Monday, August 28, 2006

Walk A Mile

Before you criticize someone, you should walk a mile in their shoes. That way, when you criticize them, you're a mile away and you have their shoes.


Author Unknown

Thursday, August 03, 2006

The Power of Positive Attention

The importance of reinforcing positive behavior with our children. This point was driven home even more upon reading the book, "Parenting With Love" by Glenn I. Latham.

He opens his book with this point: "Behavior is Largely a Product of It's Immediate Environment." He goes on to explain, "Simply put, fix the environment and you will fix the behavior. The first lesson to be learned by parents is the importance of creating an environment in the home that will encourage and reinforce appropriate behavior." (Latham p.1)

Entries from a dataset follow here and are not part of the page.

This is an optimization exercise on Yosys and OpenROAD, whose aim is a short achievable clock period and few clock cycles, not a production implementation.
The RTL was checked by simulation tests, not by an equivalence proof against the original design.
Power is estimated from default activity; no workload was simulated.

==> run a <==
==> flow/design.v <==
`timescale 1ns/1ns
`default_nettype none
package dcache_pkg;
    typedef logic [32-1:0] word_t;
    typedef struct packed {
        logic [26-1:0] tag;
        logic [3-1:0] idx;
        logic                     blkoff;
        logic [1:0]               bytoff;
    } dcache_addr_t;
    typedef struct packed {
        logic                               valid;
        logic                               dirty;
        logic [26-1:0]           tag;
        logic [2*32-1:0] data;
    } dcache_frame_t;
    typedef struct packed {
        logic  dmemREN;
        logic  dmemWEN;
        logic  datomic;
        logic  halt;
        word_t dmemaddr;
        word_t dmemstore;
    } cpu_req_t;
    typedef struct packed {
        logic  dhit;
        word_t dmemload;
        logic  flushed;
    } cpu_rsp_t;
    typedef struct packed {
        logic  dREN;
        logic  dWEN;
        word_t daddr;
        word_t dstore;
    } mem_req_t;
    typedef struct packed {
        logic  dwait;
        word_t dload;
    } mem_rsp_t;
    typedef struct packed {
        logic  fill_word;
        logic  fill_done;
        logic  write_word;
        logic  clean;
        logic  touch;
        logic  way;
        logic  fill_pos;
        word_t data;
    } frame_upd_t;
endpackage
`default_nettype wire
`timescale 1ns/1ns
`default_nettype none
module dcache_top
(
    input  logic        CLK,
    input  logic        nRST,
    input  logic        dmemREN,
    input  logic        dmemWEN,
    input  logic        datomic,
    input  logic        halt,
    input  logic [31:0] dmemaddr,
    input  logic [31:0] dmemstore,
    output logic        dhit,
    output logic [31:0] dmemload,
    output logic        flushed,
    output logic        dREN,
    output logic        dWEN,
    output logic [31:0] daddr,
    output logic [31:0] dstore,
    input  logic        dwait,
    input  logic [31:0] dload
);
    logic [15:0]        valid;
    logic [15:0]        dirty;
    logic [7:0]         mru;
    logic [15:0][25:0]  tags;
    logic [15:0][31:0]  data0;
    logic [15:0][31:0]  data1;
    logic               link_valid;
    logic [31:0]        link_addr;
    logic        lkq;        
    logic        hitq;       
    logic        scfq;       
    logic        vdq;        
    logic        resp;       
    logic        mem;        
    logic        fl;         
    logic        fprep;      
    logic [1:0]  ph;         
    logic        rdq;        
    logic        wrq;        
    logic        p_wr;       
    logic        p_fill;     
    logic        pword;
    logic [31:0] pdata;
    logic [3:0]  rslot;      
    logic        roff;       
    logic [25:0] rtag;       
    logic        rwrite;     
    logic        rsc;        
    logic [3:0]  fslot;      
    logic        fword;      
    logic        flushed_q;
    logic [3:0]  xslot;
    logic [31:0] ld0_q, ld1_q;
    logic [3:0]  ldsel_q;    
    logic [31:0] daddr_q, daddr_i;
    logic [31:0] dstore_q, dstore_i;
    logic miss2;         
    assign miss2    = lkq && !hitq && !scfq;
    assign dhit     = resp || (lkq && (hitq || scfq));
    assign dREN     = rdq || (miss2 && !vdq);
    assign dWEN     = wrq || (miss2 && vdq);
    always_comb
    begin
        for (int b = 0; b < 4; b++)
        begin
            dmemload[8*b +: 8] = ldsel_q[b] ? ld1_q[8*b +: 8] : ld0_q[8*b +: 8];
        end
    end
    assign flushed  = flushed_q;
    assign daddr    = daddr_q;
    assign dstore   = dstore_q;
    logic [7:0]        s_vway;       
    logic [7:0]        s_vdirty;     
    logic [7:0][25:0]  s_vtag;       
    logic [7:0][31:0]  s_vdata0;     
    logic [7:0][25:0]  s_dtag;       
    always_comb
    begin
        for (int s = 0; s < 8; s++)
        begin
            s_vway[s]   = !valid[s] ? 1'b0 : (!valid[s + 8] ? 1'b1 : ~mru[s]);
            s_vdirty[s] = s_vway[s] ? (valid[s + 8] && dirty[s + 8]) : (valid[s] && dirty[s]);
            s_vtag[s]   = s_vway[s] ? tags[s + 8] : tags[s];
            s_vdata0[s] = s_vway[s] ? data0[s + 8] : data0[s];
            s_dtag[s]   = s_vdirty[s] ? s_vtag[s] : dmemaddr[31:6];
        end
    end
    logic        idle;
    logic        req;
    logic        lk;
    logic [2:0]  idx;
    logic [25:0] tag;
    logic        off;
    logic [7:0]  idx_dec;
    logic [15:0] eq;
    logic        m0, m1, hit;
    logic [31:0] w0, w1;
    logic        vway, vdirty;
    logic [25:0] dtag;
    logic [31:0] vdata0;
    logic        link_match;
    logic        sc, ll, scfail;
    assign idle = !lkq && !resp && !mem && !fl && !flushed_q;
    assign req  = dmemREN || dmemWEN;
    assign lk   = idle && req && !halt;
    assign idx  = dmemaddr[5:3];
    assign tag  = dmemaddr[31:6];
    assign off  = dmemaddr[2];
    always_comb
    begin
        m0 = 1'b0;
        m1 = 1'b0;
        w0 = '0;
        w1 = '0;
        vway = 1'b0;
        vdirty = 1'b0;
        dtag = '0;
        vdata0 = '0;
        for (int s = 0; s < 16; s++)
        begin
            eq[s] = valid[s] && (tags[s] == tag);
        end
        for (int s = 0; s < 8; s++)
        begin
            idx_dec[s] = (idx == s);
            m0     = m0     | (idx_dec[s] & eq[s]);
            m1     = m1     | (idx_dec[s] & eq[s + 8]);
            w0     = w0     | ({32{idx_dec[s]}} & (off ? data1[s] : data0[s]));
            w1     = w1     | ({32{idx_dec[s]}} & (off ? data1[s + 8] : data0[s + 8]));
            vway   = vway   | (idx_dec[s] & s_vway[s]);
            vdirty = vdirty | (idx_dec[s] & s_vdirty[s]);
            dtag   = dtag   | ({26{idx_dec[s]}} & s_dtag[s]);
            vdata0 = vdata0 | ({32{idx_dec[s]}} & s_vdata0[s]);
        end
    end
    assign hit = m0 || m1;
    assign link_match = link_valid && (dmemaddr == link_addr);
    assign sc         = datomic && dmemWEN;
    assign ll         = datomic && dmemREN;
    assign scfail     = sc && !link_match;
    logic rd_cur, wr_cur, beat, mem_cur, mb, fin, fb;
    assign rd_cur  = rdq || (miss2 && !vdq);
    assign wr_cur  = wrq || (miss2 && vdq);
    assign beat    = (rd_cur || wr_cur) && !dwait;
    assign mem_cur = mem || miss2;
    assign mb      = mem_cur && beat;
    assign fin     = mb && (ph == 2'd3);       
    assign fb      = fl && beat;
    logic [15:0] rslot_dec, fslot_dec, xslot_dec;
    logic [31:0] xdata0, xdata1;
    logic [25:0] xtag;
    logic [15:0] nx_dv;
    logic        nx_any;         
    logic        nx_any_d;
    logic [15:0] nx_hot;
    logic [3:0]  nx_slot;
    logic        fdone;
    always_comb
    begin
        xdata0 = '0;
        xdata1 = '0;
        xtag   = '0;
        for (int s = 0; s < 16; s++)
        begin
            rslot_dec[s] = (rslot == s);
            fslot_dec[s] = (fslot == s);
            xslot_dec[s] = (xslot == s);
            xdata0 = xdata0 | ({32{xslot_dec[s]}} & data0[s]);
            xdata1 = xdata1 | ({32{xslot_dec[s]}} & data1[s]);
            xtag   = xtag   | ({26{xslot_dec[s]}} & tags[s]);
        end
        nx_dv   = valid & dirty & ~((fl && !fprep) ? fslot_dec : 16'h0);
        nx_any_d = |nx_dv;
        nx_slot = '0;
        for (int s = 0; s < 16; s++)
        begin
            nx_hot[s] = nx_dv[s] && !(|(nx_dv & ((16'd1 << s) - 16'd1)));
            nx_slot   = nx_slot | ({4{nx_hot[s]}} & s);
        end
    end
    assign fdone = (fprep || (fb && fword)) && !nx_any;
    logic [1:0][31:0] daddr_d, dstore_d;
    always_comb
    begin
        for (int k = 0; k < 2; k++)
        begin
            daddr_d[k]  = k ? daddr_q  : daddr_i;
            dstore_d[k] = k ? dstore_q : dstore_i;
            if (lk)
            begin
                daddr_d[k]  = {dtag, idx, 3'b000};
                dstore_d[k] = vdata0;
            end
            if (mb)
            begin
                daddr_d[k]  = (ph == 2'd1) ? {rtag, rslot[2:0], 3'b000} : {daddr_i[31:3], 3'b100};
                dstore_d[k] = xdata1;
            end
            if ((fprep || (fb && fword)) && nx_any)
            begin
                daddr_d[k]  = {xtag, xslot[2:0], 3'b000};
                dstore_d[k] = xdata0;
            end
            if (fb && !fword)
            begin
                daddr_d[k]  = {daddr_i[31:3], 3'b100};
                dstore_d[k] = xdata1;
            end
        end
    end
    always_ff @(posedge CLK, negedge nRST)
    begin
        if (!nRST)
        begin
            valid      <= '0;
            dirty      <= '0;
            mru        <= '0;
            link_valid <= 1'b0;
            lkq        <= 1'b0;
            resp       <= 1'b0;
            mem        <= 1'b0;
            fl         <= 1'b0;
            fprep      <= 1'b0;
            ph         <= '0;
            rdq        <= 1'b0;
            wrq        <= 1'b0;
            p_wr       <= 1'b0;
            p_fill     <= 1'b0;
            fword      <= 1'b0;
            flushed_q  <= 1'b0;
        end
        else
        begin
            lkq  <= lk;
            resp <= fin;
            mem  <= mem_cur && !fin;
            rdq  <= (rd_cur && !fin) || (mb && (ph == 2'd1));
            wrq  <= (wr_cur && !(mb && (ph == 2'd1)) && !(fb && fword && !nx_any)) || (fprep && nx_any);
            flushed_q <= flushed_q || fdone;
            p_wr   <= mb && ph[1];
            p_fill <= fin;
            if (p_fill)
            begin
                valid[rslot] <= 1'b1;
                dirty[rslot] <= rwrite;
                mru[rslot[2:0]] <= rslot[3];
            end
            if (lkq && hitq && !scfq)
            begin
                mru[rslot[2:0]] <= rslot[3];
                if (rwrite)
                begin
                    dirty[rslot] <= 1'b1;
                end
            end
            if (lk)
            begin
                ph <= vdirty ? 2'd0 : 2'd2;
                if (ll)
                begin
                    link_valid <= 1'b1;
                end
                else if (dmemWEN && link_match)
                begin
                    link_valid <= 1'b0;
                end
            end
            else if (mb)
            begin
                ph <= ph + 2'd1;
            end
            if (idle && halt)
            begin
                fl    <= 1'b1;
                fprep <= 1'b1;
            end
            if (fprep)
            begin
                fprep <= 1'b0;
                fword <= 1'b0;
            end
            if (fb)
            begin
                fword <= ~fword;
                if (fword)
                begin
                    dirty[fslot] <= 1'b0;
                end
            end
            if (fdone)
            begin
                fl <= 1'b0;
            end
        end
    end
    always_ff @(posedge CLK)
    begin
        daddr_q  <= daddr_d[0];
        daddr_i  <= daddr_d[1];
        dstore_q <= dstore_d[0];
        dstore_i <= dstore_d[1];
        for (int s = 0; s < 16; s++)
        begin
            if (rslot_dec[s])
            begin
                if ((p_wr && !pword) || (lkq && hitq && rwrite && !roff))
                    data0[s] <= pdata;
                if ((p_wr && pword) || (lkq && hitq && rwrite && roff))
                    data1[s] <= pdata;
                if (p_fill)
                    tags[s] <= rtag;
            end
        end
        if (lk)
        begin
            if (ll)
            begin
                link_addr <= dmemaddr;
            end
            hitq    <= hit;
            scfq    <= scfail;
            vdq     <= vdirty;
            rslot   <= {hit ? m1 : vway, idx};
            xslot   <= {vway, idx};
            roff    <= off;
            rtag    <= tag;
            rwrite  <= dmemWEN && !scfail;
            rsc     <= sc;
            pword   <= off;
            pdata   <= dmemstore;
            ld0_q   <= sc ? {31'd0, link_match} : w0;
            ld1_q   <= w1;
        end
        for (int b = 0; b < 4; b++)
        begin
            if (lk)
                ldsel_q[b] <= m1 && !sc;
            else if (mb)
                ldsel_q[b] <= 1'b0;
            else
                ldsel_q[b] <= ldsel_q[(b + 1) % 4];
        end
        if (mb && ph[1])
        begin
            pword <= ph[0];
            pdata <= (rwrite && (ph[0] == roff)) ? dmemstore : dload;
            if ((ph[0] == roff) && !rsc)
            begin
                ld0_q <= dload;
            end
        end
        nx_any <= nx_any_d;
        if ((idle && halt) || (fb && !fword))
        begin
            xslot <= nx_slot;
        end
        if ((fprep || (fb && fword)) && nx_any)
        begin
            fslot <= xslot;
        end
    end
endmodule
`default_nettype wire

He later goes on to state: "Of all the consequences that reinforce the behavior of children, I have found nothing to be more powerful than parental attention. Over the years, as I have worked with families, I have been interested to note that, on average, more than 95 percent of all appropriate child behavior never receives any parental attention whatsoever. It is simply ignored, very much in harmony with that unfortunate, generations-old caution to 'leave well enough alone.' On the other hand, parents are five to six times more likely to pay attention to their children when the children are behaving inappropriately..."

"...which behaviors are being reinforced? The answer is obvious:
annoying, inappropriate behaviors. For the most part, ironically, the very behaviors that annoy and concern parents most are the very behaviors parents are encouraging; hence, those are the behaviors that are most likely to reoccur predictably. We have spotted the enemy, and it is us!" (Latham p. 13,14)

Glenn goes on to suggest that "parents have numerous positive interactions with their children per hour, interactions that are delivered intermittently in the form of a touch, a wink, a smile, or a pleasant verbal acknowledgement of what was done that brought parental attention. It is not unreasonable for parents to aim at having twenty or more brief, intermittent positive interactions per hour with their children, particularly young children, four to five years old and below. The result will be high rates of appropriate behavior and few if any inappropriate behaviors." (p.29)

Latham, Glenn I. (1999). Parenting With Love: Making a Difference In a Day. West Valley City, Utah: Bookcraft Publishing.

So, remember to watch for those opportunities when your children are behaving appropriately and respond with sincere, specific praise. It is amazing what a difference this makes in just a short period of time!